YOUR GOAL. Write out exactly the lines from the first line of the records below through the line that contains "o31ai_1 4, inv_1", and stop there.

GIVEN DATA.
· · · · · · ·

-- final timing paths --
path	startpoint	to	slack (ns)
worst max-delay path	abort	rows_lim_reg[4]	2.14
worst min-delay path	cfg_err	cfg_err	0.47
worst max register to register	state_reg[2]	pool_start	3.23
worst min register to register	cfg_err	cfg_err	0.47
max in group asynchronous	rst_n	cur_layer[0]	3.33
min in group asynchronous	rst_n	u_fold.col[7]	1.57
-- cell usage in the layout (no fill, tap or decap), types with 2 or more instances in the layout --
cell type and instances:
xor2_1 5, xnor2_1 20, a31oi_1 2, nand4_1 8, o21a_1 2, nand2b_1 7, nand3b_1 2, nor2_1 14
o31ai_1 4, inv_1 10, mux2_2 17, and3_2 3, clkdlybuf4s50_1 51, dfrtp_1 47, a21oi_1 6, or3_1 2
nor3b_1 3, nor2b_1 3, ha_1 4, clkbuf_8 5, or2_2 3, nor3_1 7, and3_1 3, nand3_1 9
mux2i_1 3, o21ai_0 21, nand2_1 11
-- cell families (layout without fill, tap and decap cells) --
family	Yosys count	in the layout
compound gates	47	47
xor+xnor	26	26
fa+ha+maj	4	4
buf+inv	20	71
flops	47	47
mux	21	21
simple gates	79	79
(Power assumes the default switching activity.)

· · · · · · ·

RESPONSE TO THE TASK.
-- final timing paths --
path	startpoint	to	slack (ns)
worst max-delay path	abort	rows_lim_reg[4]	2.14
worst min-delay path	cfg_err	cfg_err	0.47
worst max register to register	state_reg[2]	pool_start	3.23
worst min register to register	cfg_err	cfg_err	0.47
max in group asynchronous	rst_n	cur_layer[0]	3.33
min in group asynchronous	rst_n	u_fold.col[7]	1.57
-- cell usage in the layout (no fill, tap or decap), types with 2 or more instances in the layout --
cell type and instances:
xor2_1 5, xnor2_1 20, a31oi_1 2, nand4_1 8, o21a_1 2, nand2b_1 7, nand3b_1 2, nor2_1 14
o31ai_1 4, inv_1 10, mux2_2 17, and3_2 3, clkdlybuf4s50_1 51, dfrtp_1 47, a21oi_1 6, or3_1 2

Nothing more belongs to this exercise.